15 Mar 2017
Scottish business groups have given a mixed response to the call by the First Minister Nicola Sturgeon for a new referendum on independence from the United Kingdom.
During a recent press conference in Edinburgh, Ms Sturgeon confirmed that she would ‘seek the approval of the Scottish Parliament to open discussions with the UK government on the details of a Section 30 order – the procedure that will enable the Scottish Parliament to legislate for an independence referendum’.
Andy Willox, Scottish Policy Convenor of the Federation of Small Businesses (FSB), said: ‘FSB survey work conducted after last year’s Scottish Parliament elections, but before the poll on Europe, revealed very little appetite amongst smaller firms for another independence referendum.
‘Of course, there’s a lot more going on now – in terms of faltering confidence and rising costs – than there was last May. What we don’t know is if these changes have shifted views one way or the other, but I daresay that will become apparent in the weeks and months ahead.’

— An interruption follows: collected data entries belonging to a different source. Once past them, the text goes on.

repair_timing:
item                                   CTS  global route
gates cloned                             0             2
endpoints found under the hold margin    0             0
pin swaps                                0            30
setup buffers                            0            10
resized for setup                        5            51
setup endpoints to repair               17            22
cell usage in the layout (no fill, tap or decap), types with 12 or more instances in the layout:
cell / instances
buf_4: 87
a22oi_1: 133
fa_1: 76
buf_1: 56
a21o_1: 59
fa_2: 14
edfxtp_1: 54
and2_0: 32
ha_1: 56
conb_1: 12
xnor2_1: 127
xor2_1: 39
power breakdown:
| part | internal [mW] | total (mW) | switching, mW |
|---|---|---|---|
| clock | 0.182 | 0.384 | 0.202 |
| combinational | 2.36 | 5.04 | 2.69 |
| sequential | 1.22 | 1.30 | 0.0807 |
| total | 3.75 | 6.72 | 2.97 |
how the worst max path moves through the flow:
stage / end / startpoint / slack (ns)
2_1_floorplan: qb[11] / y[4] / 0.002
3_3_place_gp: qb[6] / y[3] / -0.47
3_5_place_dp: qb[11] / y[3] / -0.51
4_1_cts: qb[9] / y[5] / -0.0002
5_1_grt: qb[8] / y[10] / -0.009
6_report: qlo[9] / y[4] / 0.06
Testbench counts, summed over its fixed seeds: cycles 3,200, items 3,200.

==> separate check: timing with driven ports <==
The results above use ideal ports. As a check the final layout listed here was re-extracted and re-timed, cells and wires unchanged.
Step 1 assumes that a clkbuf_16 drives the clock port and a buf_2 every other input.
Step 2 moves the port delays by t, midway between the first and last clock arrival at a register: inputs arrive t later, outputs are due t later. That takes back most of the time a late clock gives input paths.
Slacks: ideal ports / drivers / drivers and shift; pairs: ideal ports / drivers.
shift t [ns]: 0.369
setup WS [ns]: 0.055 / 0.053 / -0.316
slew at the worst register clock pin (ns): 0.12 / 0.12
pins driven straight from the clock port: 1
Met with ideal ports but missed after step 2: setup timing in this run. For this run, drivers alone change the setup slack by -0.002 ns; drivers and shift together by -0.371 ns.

Hugh Aitken, Scotland Director of the Confederation of British Industry (CBI), was similarly circumspect, saying: ‘Scottish businesses have acted with resilience since the EU referendum, and, in an already uncertain environment, their priority is clarity as soon as possible on what a future deal could look like.
‘What’s important is that the needs of Scotland – and the other devolved nations – are heard and understood in the discussions on the UK’s future relationship with Europe. The Scottish and UK governments must continue to work together, with business, to ensure the best deal from the negotiations for Scottish firms, and this work should continue as a matter of priority.’
The UK government would need to approve the terms of a Scottish independence referendum. Ms Sturgeon suggested that it should take place sometime between Autumn 2018 and Spring 2019, when the UK’s negotiations to leave the EU become ‘clearer’.
However, Ruth Davidson, leader of the Scottish Conservative and Unionist Party, said: ‘The First Minister's proposal offers Scotland the worst of all worlds. Her timetable would force people to vote blind on the biggest political decision a country could face.’